===== Stored data =====

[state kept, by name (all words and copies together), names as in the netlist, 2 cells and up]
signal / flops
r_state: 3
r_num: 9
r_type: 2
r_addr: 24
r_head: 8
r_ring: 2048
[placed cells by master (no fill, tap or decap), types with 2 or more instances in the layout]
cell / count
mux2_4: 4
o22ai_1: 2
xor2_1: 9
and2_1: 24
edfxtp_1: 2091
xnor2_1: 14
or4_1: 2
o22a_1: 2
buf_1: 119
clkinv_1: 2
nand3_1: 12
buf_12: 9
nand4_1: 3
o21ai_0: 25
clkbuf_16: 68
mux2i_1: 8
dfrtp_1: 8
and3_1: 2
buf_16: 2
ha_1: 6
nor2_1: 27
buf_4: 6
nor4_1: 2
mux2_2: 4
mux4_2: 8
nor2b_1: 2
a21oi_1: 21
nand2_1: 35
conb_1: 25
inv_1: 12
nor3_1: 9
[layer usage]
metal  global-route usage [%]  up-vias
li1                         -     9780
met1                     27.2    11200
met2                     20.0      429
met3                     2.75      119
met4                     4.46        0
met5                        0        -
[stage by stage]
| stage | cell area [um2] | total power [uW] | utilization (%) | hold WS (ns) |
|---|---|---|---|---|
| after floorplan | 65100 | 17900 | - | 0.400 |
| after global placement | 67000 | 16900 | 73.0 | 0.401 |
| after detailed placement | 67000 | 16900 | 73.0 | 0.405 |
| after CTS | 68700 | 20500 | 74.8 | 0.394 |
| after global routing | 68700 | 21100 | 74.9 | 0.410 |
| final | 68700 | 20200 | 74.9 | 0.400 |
This design comes from an exercise in tuning for small area on the open sky130 flow, not from production work.
In this exercise RTL edits were held to simulation tests only and were not proved equivalent to the original.
The flow treats the clock pin as an ideal source. Dropping or thinning the clock tree relies on that and would not hold on a real chip.
Power figures rest on the tool's default switching activity, not on a simulated workload.

## cpu_top
module cpu_top #(
    parameter cpu_pkg::word_t RESET_ADDRESS = 32'h0
) (
    input  logic               clock,
    input  logic               reset,
    output cpu_pkg::word_t     memory_address,
    input  cpu_pkg::word_t     memory_data_in,
    output cpu_pkg::word_t     memory_data_out,
    output cpu_pkg::mem_size_t memory_data_size,
    output logic               memory_enable,
    output logic               memory_operation,  
    input  logic               memory_ready
);
    typedef enum logic [3:0] {
        S_CLR,     
        S_FADDR,   
        S_FREQ,    
        S_FWAIT,   
        S_R2,      
        S_E1,      
        S_ROT,     
        S_E2,      
        S_M2,      
        S_LWAIT,   
        S_LE2      
    } state_t;
    state_t      st;
    logic [4:0]  cnt;
    logic        first;
    logic        last;
    assign first = (cnt == 5'd0);
    assign last  = (cnt == 5'd31);
    cpu_pkg::word_t ins;
    logic [4:0] opc;
    logic [2:0] f3;
    logic       valid;
    logic       is_opimm, is_op, is_alu, is_lui, is_auipc, is_jal, is_jalr;
    logic       is_br, is_load, is_store, is_mem;
    logic       alu_shift, alu_slt, alu_plain;
    logic       sll, sra;
    assign ins       = memory_data_in;
    assign opc       = ins[6:2];
    assign f3        = ins[14:12];
    assign valid     = (ins[1:0] == 2'b11);
    assign is_opimm  = valid && opc == 5'b00100;
    assign is_op     = valid && opc == 5'b01100;
    assign is_alu    = is_opimm || is_op;
    assign is_lui    = valid && opc == 5'b01101;
    assign is_auipc  = valid && opc == 5'b00101;
    assign is_jal    = valid && opc == 5'b11011;
    assign is_jalr   = valid && opc == 5'b11001;
    assign is_br     = valid && opc == 5'b11000 && f3[2:1] != 2'b01;
    assign is_load   = valid && opc == 5'b00000 && f3[1:0] != 2'b11 && f3 != 3'b110;
    assign is_store  = valid && opc == 5'b01000 && !f3[2] && f3[1:0] != 2'b11;
    assign is_mem    = is_load || is_store;
    assign alu_shift = is_alu && f3[1:0] == 2'b01;
    assign alu_slt   = is_alu && f3[2:1] == 2'b01;
    assign alu_plain = is_alu && !alu_shift && !alu_slt;
    assign sll       = !f3[2];
    assign sra       = ins[30];
    cpu_pkg::word_t pc_q;        
    cpu_pkg::word_t dout_q;      
    logic [4:0]     sidx;        
    logic           lu;          
    logic           flag;        
    logic           carry_a;
  ...
export LEC_CHECK = 0
export ABC_AREA = 1
export CAP_MARGIN = 20
export CORE_MARGIN = 2
export CORE_UTILIZATION = 55
export SLEW_MARGIN = 20
create_clock -name core_clock -period 11.0 [get_ports {clock}]
standard.sh (not shown) runs the stock make flow with config.mk's settings and CLKGATE_MAP_FILE= SYNTH_SCRIPT=/design/flow/synth_recipe.tcl, a recipe that flattens the netlist after the stock synthesis.
==> flow/flow/run.sh <==
#!/bin/bash
# The standard ORFS layout with these changes in how the layout is made:
#  - ABC maps the logic with an area-recovery script (flow/abc_area.script)
#    in place of ORFS's abc_area.script; registers are untouched;
#  - every port still gets a buffer, of the smallest buffer cell;
#  - the clock tree is built by flow/custom_cts.tcl in place of TritonCTS:
#    clock port -> one clkbuf_8 -> inv_12 cells (about 6 leaves each) -> one
#    inv_16 per compact cluster of at most 36 flip-flops, so every
#    flip-flop's clock passes the same three levels; a cluster whose
#    estimated clock-pin slew is above 118 ps is split in two. The rest of
#    ORFS's CTS step (legalisation, timing repair) runs unchanged.
# Each step's log is in orfs/logs; make's output is in standard.log.
set -o pipefail
rm -rf scripts_area
cp -r "$FLOW_HOME/scripts" scripts_area
cp flow/abc_area.script scripts_area/abc_area.script
sed -i "s|^log_cmd clock_tree_synthesis {\*}\$cts_args|source $PWD/flow/custom_cts.tcl\ncustom_cts clock sky130_fd_sc_hd__clkbuf_8 sky130_fd_sc_hd__inv_12 6 sky130_fd_sc_hd__inv_16 36\ncts_fix_leaves 0.118 8|" scripts_area/cts.tcl
grep -q "^custom_cts clock" scripts_area/cts.tcl || { echo "cts.tcl patch failed"; exit 1; }
export BUFFER_PORTS_ARGS="-buffer_cell sky130_fd_sc_hd__buf_1"
bash standard.sh SCRIPTS_DIR="$PWD/scripts_area" finish > standard.log 2>&1
==> flow/flow/abc_area.script <==
strash
&get -n
&deepsyn -T 60
&put
dch -f
amap -m
topo
Other scripts of this flow, unchanged in this note and not shown: flow/flow/custom_cts.tcl
Rerun with:
--- a/flow/flow/run.sh
+++ b/flow/flow/run.sh
@@ -7,2 +7,2 @@
-#    clock port -> one clkbuf_8 -> inv_12 cells (about 6 leaves each) -> one
-#    inv_16 per compact cluster of at most 36 flip-flops, so every
+#    clock port -> one inv_4 -> clkbuf_16 cells (about 6 leaves each) -> one
+#    inv_16 per compact cluster of at most 34 flip-flops, so every
@@ -17 +17 @@
-sed -i "s|^log_cmd clock_tree_synthesis {\*}\$cts_args|source $PWD/flow/custom_cts.tcl\ncustom_cts clock sky130_fd_sc_hd__clkbuf_8 sky130_fd_sc_hd__inv_12 6 sky130_fd_sc_hd__inv_16 36\ncts_fix_leaves 0.118 8|" scripts_area/cts.tcl
+sed -i "s|^log_cmd clock_tree_synthesis {\*}\$cts_args|source $PWD/flow/custom_cts.tcl\ncustom_cts clock sky130_fd_sc_hd__inv_4 sky130_fd_sc_hd__clkbuf_16 6 sky130_fd_sc_hd__inv_16 34\ncts_fix_leaves 0.118 8|" scripts_area/cts.tcl
==> flow/flow/abc_area.script (replaced) <==
strash
&get -n
&deepsyn -T 60
&put
dch -f
amap
topo
What happened: Cell area rose by about 0.3%. Setup slack gets worse by 25 ps. Sequential cell count does not change. Synthesized cell count is about the same. Register-to-register slack gets better by 70 ps. Wire length rose by about 1.1%. Fmax fell by about 0.36%.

=====

# Task:
If a line in the data above contains "placement", return that line.

# Exercise solution:
| after global placement | 67000 | 16900 | 73.0 | 0.401 |
| after detailed placement | 67000 | 16900 | 73.0 | 0.405 |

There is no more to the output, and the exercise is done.